# Exercise goal:
Report all lines of the data below that hold the word "source".

■ ■ ■ ■ ■ ■ ■

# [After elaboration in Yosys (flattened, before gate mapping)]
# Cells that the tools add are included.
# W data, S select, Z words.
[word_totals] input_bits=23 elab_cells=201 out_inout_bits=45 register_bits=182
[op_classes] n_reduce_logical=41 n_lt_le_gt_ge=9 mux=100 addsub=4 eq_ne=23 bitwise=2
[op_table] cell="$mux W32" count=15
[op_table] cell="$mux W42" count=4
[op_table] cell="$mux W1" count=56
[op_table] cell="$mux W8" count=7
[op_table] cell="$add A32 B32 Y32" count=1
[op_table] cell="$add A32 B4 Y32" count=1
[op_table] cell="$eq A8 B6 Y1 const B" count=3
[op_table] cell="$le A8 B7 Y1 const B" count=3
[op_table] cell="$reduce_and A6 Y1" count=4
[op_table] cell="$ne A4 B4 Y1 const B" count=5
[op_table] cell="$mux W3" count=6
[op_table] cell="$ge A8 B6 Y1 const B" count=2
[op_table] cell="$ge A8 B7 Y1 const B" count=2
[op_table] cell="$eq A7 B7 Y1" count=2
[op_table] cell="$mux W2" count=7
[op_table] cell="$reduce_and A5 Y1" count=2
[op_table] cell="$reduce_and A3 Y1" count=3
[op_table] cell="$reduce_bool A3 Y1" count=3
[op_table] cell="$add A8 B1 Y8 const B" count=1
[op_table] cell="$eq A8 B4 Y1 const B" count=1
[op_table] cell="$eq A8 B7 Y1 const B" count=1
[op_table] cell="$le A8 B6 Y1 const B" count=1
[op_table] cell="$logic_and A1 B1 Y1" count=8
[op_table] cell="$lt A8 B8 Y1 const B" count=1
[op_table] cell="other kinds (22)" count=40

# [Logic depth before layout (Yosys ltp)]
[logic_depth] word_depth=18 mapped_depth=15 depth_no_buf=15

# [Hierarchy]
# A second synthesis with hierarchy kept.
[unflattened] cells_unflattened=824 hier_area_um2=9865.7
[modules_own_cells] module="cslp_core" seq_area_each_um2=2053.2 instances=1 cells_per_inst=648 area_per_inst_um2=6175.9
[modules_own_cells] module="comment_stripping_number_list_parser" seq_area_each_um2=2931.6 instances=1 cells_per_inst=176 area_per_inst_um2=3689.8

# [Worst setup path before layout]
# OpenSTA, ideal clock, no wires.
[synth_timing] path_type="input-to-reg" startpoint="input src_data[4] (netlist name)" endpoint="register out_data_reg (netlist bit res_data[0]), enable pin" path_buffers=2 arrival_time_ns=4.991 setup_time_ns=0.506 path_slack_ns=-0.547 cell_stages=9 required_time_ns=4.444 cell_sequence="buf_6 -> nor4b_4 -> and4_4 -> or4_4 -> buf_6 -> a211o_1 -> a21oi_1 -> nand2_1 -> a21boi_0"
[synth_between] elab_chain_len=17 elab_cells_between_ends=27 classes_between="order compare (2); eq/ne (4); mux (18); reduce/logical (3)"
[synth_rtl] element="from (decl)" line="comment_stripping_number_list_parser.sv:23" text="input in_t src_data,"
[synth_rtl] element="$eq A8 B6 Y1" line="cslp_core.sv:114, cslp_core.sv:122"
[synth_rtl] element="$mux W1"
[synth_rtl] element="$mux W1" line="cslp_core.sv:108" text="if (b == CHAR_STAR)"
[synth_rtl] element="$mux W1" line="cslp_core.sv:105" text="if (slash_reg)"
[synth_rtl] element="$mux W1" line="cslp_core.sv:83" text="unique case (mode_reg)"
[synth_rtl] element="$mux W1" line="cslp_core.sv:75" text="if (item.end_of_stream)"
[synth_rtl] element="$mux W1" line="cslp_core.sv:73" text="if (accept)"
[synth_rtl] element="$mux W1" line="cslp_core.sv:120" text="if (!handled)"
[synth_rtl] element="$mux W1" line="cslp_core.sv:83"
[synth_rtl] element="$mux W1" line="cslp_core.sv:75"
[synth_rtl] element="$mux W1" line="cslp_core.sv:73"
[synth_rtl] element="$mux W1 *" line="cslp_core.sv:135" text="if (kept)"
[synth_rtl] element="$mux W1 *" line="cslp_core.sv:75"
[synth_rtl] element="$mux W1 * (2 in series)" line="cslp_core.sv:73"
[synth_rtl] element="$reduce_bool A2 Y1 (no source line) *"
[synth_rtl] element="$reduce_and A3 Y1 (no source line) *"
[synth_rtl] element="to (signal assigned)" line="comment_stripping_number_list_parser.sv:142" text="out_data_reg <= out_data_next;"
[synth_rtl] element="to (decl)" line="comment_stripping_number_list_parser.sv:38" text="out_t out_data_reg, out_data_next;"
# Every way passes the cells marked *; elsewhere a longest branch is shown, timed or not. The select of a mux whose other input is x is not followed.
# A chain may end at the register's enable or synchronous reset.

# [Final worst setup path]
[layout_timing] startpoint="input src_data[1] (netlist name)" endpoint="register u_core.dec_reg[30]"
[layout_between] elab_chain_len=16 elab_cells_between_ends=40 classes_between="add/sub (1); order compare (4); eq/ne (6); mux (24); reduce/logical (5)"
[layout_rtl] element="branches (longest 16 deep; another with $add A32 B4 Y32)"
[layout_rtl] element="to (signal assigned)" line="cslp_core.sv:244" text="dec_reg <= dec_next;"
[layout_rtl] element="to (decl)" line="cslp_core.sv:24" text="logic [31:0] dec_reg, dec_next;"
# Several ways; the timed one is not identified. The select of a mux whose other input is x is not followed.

■ ■ ■ ■ ■ ■ ■

# Reply:
[synth_rtl] element="$reduce_bool A2 Y1 (no source line) *"
[synth_rtl] element="$reduce_and A3 Y1 (no source line) *"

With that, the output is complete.